The 1990 United States Senate special election in Indiana was a special election held on November 6, 1990, in order to fill Indiana's Class III Senate seat in the United States Senate. Incumbent Republican Senator Dan Coats, who was appointed to replace Dan Quayle two years prior, was challenged by Democratic nominee Baron Hill, a state representative from Seymour, Indiana won the election to serve out the remainder of the term.

==Background ==
In 1986, incumbent Senator Dan Quayle sought reelection facing Democratic challenger Jill Long and was reelected in a landslide. During the 1988 presidential election, Republican nominee George H. W. Bush selected Quayle as his running mate. The Bush-Quayle ticket defeated the Dukakis-Bentsen ticket in the general election by a 53% to 46% margin, capturing 40 states and 426 electoral votes. After being elected, Quayle resigned from the Senate. Indiana Governor Robert D. Orr appointed Representative Dan Coats of Indiana's 4th congressional district to fill the vacancy.

The 1990 election was held as part of the midterm election cycle of Republican President George H. W. Bush's term. Historically, the President's party struggles during the midterms.

==Primaries ==
- Baron Hill (Democrat), State Representative
- Dan Coats (Republican), incumbent U.S. Senator
Coats and Hill both won their respective party's nomination unopposed.

==General election ==
Coats used television commercials that raised questions about Hill's consistency in opposing new taxes, and Hill gained notoriety for walking the length of the state to meet voters.

=== Results ===
The election was held on November 6, 1990. Coats, like most incumbents in the 1990 United States Senate elections, was able to hold his seat, winning the remainder of Quayle's term.

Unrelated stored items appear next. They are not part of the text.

**config.mk**
```make
export PLATFORM = sky130hd
export DESIGN_NAME = dbgCtlReg
export DESIGN_NICKNAME = d
export VERILOG_FILES = /design/src/rtl/dbgCtlRegPkg.sv /design/src/rtl/dbgCtlRegCtrl.sv /design/src/rtl/dbgCtlRegDp.sv /design/src/rtl/dbgCtlReg.sv
export SDC_FILE = /design/constraint.sdc
export NUM_CORES = 1
export LEC_CHECK = 0
export ABC_AREA = 1
export BUFFER_PORTS_ARGS = -buffer_cell sky130_fd_sc_hd__buf_2
export CORE_MARGIN = 4
export CORE_UTILIZATION = 34
export CTS_BUF_LIST = sky130_fd_sc_hd__clkbuf_8
export CTS_CLUSTER_SIZE = 12
export DETAILED_ROUTE_END_ITERATION = 10
export PLACE_DENSITY = 0.82
export SLEW_MARGIN = 40
export SYNTH_ARGS = -nofsm -noshare
export SYNTH_HDL_FRONTEND = slang
export SYNTH_SLANG_ARGS = --single-unit
```
**constraint.sdc**
```tcl
create_clock -name clk -period 1.3 [get_ports clk]
set_clock_uncertainty 0.05 [all_clocks]
set_input_delay 0.39 -clock clk [delete_from_list [all_inputs] [get_ports clk]]
set_output_delay 0.39 -clock clk [all_outputs]
set_load 0.01 [all_outputs]
```
**src/rtl/dbgCtlRegPkg.sv**
```systemverilog
package dbgCtlRegPkg;
  // Field positions inside the register word
  localparam int unsigned DISCARD_BIT = 19;
  localparam int unsigned MON_BIT     = 15;
  localparam int unsigned HALT_BIT    = 14;
  localparam int unsigned EXEC_BIT    = 13;
  localparam int unsigned USERDIS_BIT = 12;
  localparam int unsigned INTDIS_BIT  = 11;
  localparam int unsigned ACKFRC_BIT  = 10;
  localparam int unsigned STICKY_BIT  = 6;

  // Strobes from the control half to the datapath half
  typedef struct packed {
    logic wrEn;        // accepted software write
    logic stickySet;   // discarded abort
    logic stickyClr;   // write-one-to-clear of the sticky flag
    logic discardSet;  // debug-state entry
    logic discardClr;  // debug-state exit
  } ctlStrobes_t;
endpackage

```
**src/rtl/dbgCtlRegCtrl.sv**
```systemverilog
module dbgCtlRegCtrl
  import dbgCtlRegPkg::*;
(
  input  logic        clk,
  input  logic        rstN,
  input  logic        regSel,
  input  logic        regWr,
  input  logic        regUser,
  input  logic        wdSticky,
  input  logic        enterDbg,
  input  logic        exitDbg,
  input  logic        asyncAbort,
  input  logic        userDisQ,
  input  logic        discardQ,
  output ctlStrobes_t strb,
  output logic        inDebug,
  output logic        regUndef,
  output logic        abortFwd
);

  logic refuse;

  always_comb begin
    refuse         = regSel && regUser && userDisQ;
    regUndef       = refuse;
    strb.wrEn      = regSel && regWr && !refuse;
    strb.stickyClr = strb.wrEn && wdSticky;
    strb.stickySet = asyncAbort && discardQ;
    strb.discardSet = enterDbg;
    strb.discardClr = exitDbg && !enterDbg;
    abortFwd       = asyncAbort && !discardQ;
  end

  always_ff @(posedge clk or negedge rstN) begin
    if (!rstN)         inDebug <= 1'b0;
    else if (enterDbg) inDebug <= 1'b1;
    else if (exitDbg)  inDebug <= 1'b0;
  end


  enter_sets_debug_chk: assert property (@(posedge clk) disable iff (!rstN)
    enterDbg |=> inDebug);


  exit_clears_debug_chk: assert property (@(posedge clk) disable iff (!rstN)
    (exitDbg && !enterDbg) |=> !inDebug);


  enter_sets_discard_chk: assert property (@(posedge clk) disable iff (!rstN)
    enterDbg |=> discardQ);


  exit_clears_discard_chk: assert property (@(posedge clk) disable iff (!rstN)
    (exitDbg && !enterDbg) |=> !discardQ);


  refused_write_chk: assert property (@(posedge clk) disable iff (!rstN)
    (regUndef && !enterDbg && !exitDbg) |=> ($stable(userDisQ) && $stable(discardQ)));

endmodule

```
**src/rtl/dbgCtlRegDp.sv**
```systemverilog
module dbgCtlRegDp
  import dbgCtlRegPkg::*;
#(
  parameter int unsigned DATA_W = 32
) (
  input  logic              clk,
  input  logic              rstN,
  input  ctlStrobes_t       strb,
  input  logic [DATA_W-1:0] regWdata,
  input  logic              dbgEnable,
  input  logic              irqIn,
  input  logic              fiqIn,
  input  logic              inDebug,
  output logic [DATA_W-1:0] regRdata,
  output logic              userDisQ,
  output logic              discardQ,
  output logic              irqOut,
  output logic              fiqOut,
  output logic              dbgAckOut,
  output logic              modeHalt,
  output logic              modeMon
);

  localparam logic [DATA_W-1:0] ONE = {{(DATA_W-1){1'b0}}, 1'b1};
  localparam logic [DATA_W-1:0] WR_MASK =
    (ONE << DISCARD_BIT) | (ONE << MON_BIT) | (ONE << HALT_BIT) |
    (ONE << EXEC_BIT) | (ONE << USERDIS_BIT) | (ONE << INTDIS_BIT) |
    (ONE << ACKFRC_BIT);
  localparam logic [DATA_W-1:0] MODE_MASK = (ONE << MON_BIT) | (ONE << HALT_BIT);

  logic [DATA_W-1:0] ctlQ, ctlD, hideMask;
  logic              stickyQ, stickyD;
  logic              haltEff, monEff;

  always_comb begin
    ctlD = strb.wrEn ? (regWdata & WR_MASK) : ctlQ;
    if (strb.discardSet)      ctlD[DISCARD_BIT] = 1'b1;
    else if (strb.discardClr) ctlD[DISCARD_BIT] = 1'b0;
    stickyD = strb.stickySet || (stickyQ && !strb.stickyClr);
  end

  always_ff @(posedge clk or negedge rstN) begin
    if (!rstN) begin
      ctlQ    <= '0;
      stickyQ <= 1'b0;
    end else begin
      ctlQ    <= ctlD;
      stickyQ <= stickyD;
    end
  end

  always_comb begin
    hideMask = dbgEnable ? '0 : MODE_MASK;
    regRdata = (ctlQ & ~hideMask) | (stickyQ ? (ONE << STICKY_BIT) : '0);
    haltEff  = ctlQ[HALT_BIT] && dbgEnable;
    monEff   = ctlQ[MON_BIT] && dbgEnable;
    modeHalt = haltEff;
    modeMon  = monEff && !haltEff;
    userDisQ = ctlQ[USERDIS_BIT];
    discardQ = ctlQ[DISCARD_BIT];
    irqOut   = irqIn && !ctlQ[INTDIS_BIT];
    fiqOut   = fiqIn && !ctlQ[INTDIS_BIT];
    dbgAckOut = inDebug || ctlQ[ACKFRC_BIT];
  end


  write_lands_chk: assert property (@(posedge clk) disable iff (!rstN)
    strb.wrEn |=> (regRdata[EXEC_BIT:ACKFRC_BIT] == $past(regWdata[EXEC_BIT:ACKFRC_BIT])));


  reserved_zero_chk: assert property (@(posedge clk) disable iff (!rstN)
    (regRdata[18:16] == 3'b000) && !regRdata[9]);


  mask_modes_chk: assert property (@(posedge clk) disable iff (!rstN)
    !dbgEnable |-> (!modeHalt && !modeMon));


  halt_priority_chk: assert property (@(posedge clk) disable iff (!rstN)
    !(modeHalt && modeMon));


  sticky_set_chk: assert property (@(posedge clk) disable iff (!rstN)
    strb.stickySet |=> regRdata[STICKY_BIT]);


  sticky_hold_chk: assert property (@(posedge clk) disable iff (!rstN)
    (regRdata[STICKY_BIT] && !strb.stickyClr) |=> regRdata[STICKY_BIT]);


  irq_gate_chk: assert property (@(posedge clk) disable iff (!rstN)
    ($past(strb.wrEn) && $past(regWdata[INTDIS_BIT])) |-> (!irqOut && !fiqOut));

endmodule

```
**src/rtl/dbgCtlReg.sv**
```systemverilog
module dbgCtlReg
  import dbgCtlRegPkg::*;
#(
  parameter int unsigned DATA_W = 32
) (
  input  logic              clk,
  input  logic              rstN,
  input  logic              regSel,
  input  logic              regWr,
  input  logic              regUser,
  input  logic [DATA_W-1:0] regWdata,
  output logic [DATA_W-1:0] regRdata,
  output logic              regUndef,
  input  logic              dbgEnable,
  input  logic              enterDbg,
  input  logic              exitDbg,
  input  logic              asyncAbort,
  input  logic              irqIn,
  input  logic              fiqIn,
  output logic              irqOut,
  output logic              fiqOut,
  output logic              dbgAckOut,
  output logic              abortFwd,
  output logic              modeHalt,
  output logic              modeMon
);

  ctlStrobes_t strb;
  logic        inDebug, userDisQ, discardQ;

  dbgCtlRegCtrl i_ctrl (
    .clk        (clk),
    .rstN       (rstN),
    .regSel     (regSel),
    .regWr      (regWr),
    .regUser    (regUser),
    .wdSticky   (regWdata[STICKY_BIT]),
    .enterDbg   (enterDbg),
    .exitDbg    (exitDbg),
    .asyncAbort (asyncAbort),
    .userDisQ   (userDisQ),
    .discardQ   (discardQ),
    .strb       (strb),
    .inDebug    (inDebug),
    .regUndef   (regUndef),
    .abortFwd   (abortFwd)
  );

  dbgCtlRegDp #(.DATA_W(DATA_W)) i_dp (
    .clk       (clk),
    .rstN      (rstN),
    .strb      (strb),
    .regWdata  (regWdata),
    .dbgEnable (dbgEnable),
    .irqIn     (irqIn),
    .fiqIn     (fiqIn),
    .inDebug   (inDebug),
    .regRdata  (regRdata),
    .userDisQ  (userDisQ),
    .discardQ  (discardQ),
    .irqOut    (irqOut),
    .fiqOut    (fiqOut),
    .dbgAckOut (dbgAckOut),
    .modeHalt  (modeHalt),
    .modeMon   (modeMon)
  );

endmodule

```
==> results.yml <==
status:
  status: "finished with violations"
  violations: "setup timing"
setup_path:
  cp.required_ns: 0.86
  regToRegStartpoint: "i_dp.ctlQ[12]$_DFFE_PN0P_"
  worst-setup-path-type: "flip-flop to output pin"
  ff2ff_setup_slack_ns: 0.25
  max_stage_delay_ns: 0.39
  worstReg2RegEnd: "i_dp.ctlQ[12]$_DFFE_PN0P_"
  r2r_cells: 5
  crit_fanout: 2
  endpoint_kind: "output pin"
  cp_slowest_cell: "dfrtp_1"
  path_delay_family: "flip-flops"
  crit_arrival_ns: 0.96
  crit_buf_inv: 1
  path_cells: "or2_4 > buf_6"
  cp-start-kind: "flip-flop"
power:
  power.density_nw_per_um2: 1090
  ir_worst_vdd_mv: 0.437
  p_sw_uw: 301
  power.share.clock_pct: 31.5
  switching_share_pct: 30.7
  p_comb_share_pct: 32.6
  internal_power_uw: 677
  total_leakage_power_nw: 0.559
  seqPwrFrac_pct: 35.9
sta:
  hold_viol: 0
  timing.final.ws_setup_ns: -0.104
  drv_slew: 0
  fmax_mhz: 712
  rsz0062_at_grt: "yes"
  min_period_ns: 1.40
  fin_setup_tns_ns: -0.161
  setup_viol: 3
  finalCritPeriodShare_pct: 108
clock_tree:
  clkLatencyLatePin_ns: 0.22
  root_buffer: "clkbuf_8"
  cts_buffers: 3
  cts_sinks: 9
  clk_pin_slew_worst_paths_ns: 0.05
  cts_buffer_depth: 2
  h-tree-depth: 1
  cts_tree: "yes"
hold_path:
  hold_path_end: "i_ctrl.inDebug$_DFFE_PN0P_"
  hold_path_depth: 2
  hold_class: "input pin to flip-flop"
  hp-start: "exitDbg"
routing:
  vias: 574
  drt_pass1_iterations: 4
  drc: 0
  drtIter0Drc: 3
  wire_per_inst_um: 9.12
  wl_um: 1410
  antenna_left: 0
  vias_per_cell: 3.70
synth:
  syn-cell-area_um2: 706
  syn_inst: 92
  yosysWarnings: 0
  synthDistinctLibCells: 14
  avgSynthCellArea_um2: 7.67
  synth_seq_cells: 9
  seq_area_frac_synth_pct: 31.9
placement:
  dp_hpwl_um: 1080
  dp_worst_setup_slack_ns: 0.0706
  portBuffers: 33
  globalplace.congestion: 0.709
global_route:
  grt_max_degree: 10
  grt_pass1_vias: 465
  grt.total_usage_pct: 8.87
  antenna_found_initial: 0
  grt_overflow: 0
  grt_pass1_wl_um: 1880
final_layout:
  final_util_pct: 45.6
  antenna_cells: 0
  nNetsFinal: 172
  area_growth_pct: 26.8
  drive_gt1_share_pct: 43.0
  n_fill_cell: 198
floorplanning:
  die_x_um: 53.6
  rows: 16
  dieArea_um2: 2870
  ioPinCount: 82
  start_util_pct: 36.0
  core_um2: 1960
  die_h_um: 53.6
run:
  drv_cap: 0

1990 United States Senate special election in Indiana
| Party |  | Candidate | Votes | % | ±% |
|---|---|---|---|---|---|
|  | Republican | Dan Coats (incumbent) | 806,048 | 53.64% | −6.93% |
|  | Democratic | Baron Hill | 696,639 | 46.36% | +7.85% |
| Total votes |  |  | 1,502,687 | 100.0% | N/A |
|  | Republican hold |  |  |  |  |

== Aftermath ==
On January 3, 1991, Coats was sworn in to the 102nd United States Congress by then–Vice President Quayle alongside his fellow Senator-elect. In the 1992 United States Senate election in Indiana, Coats was elected for a full term.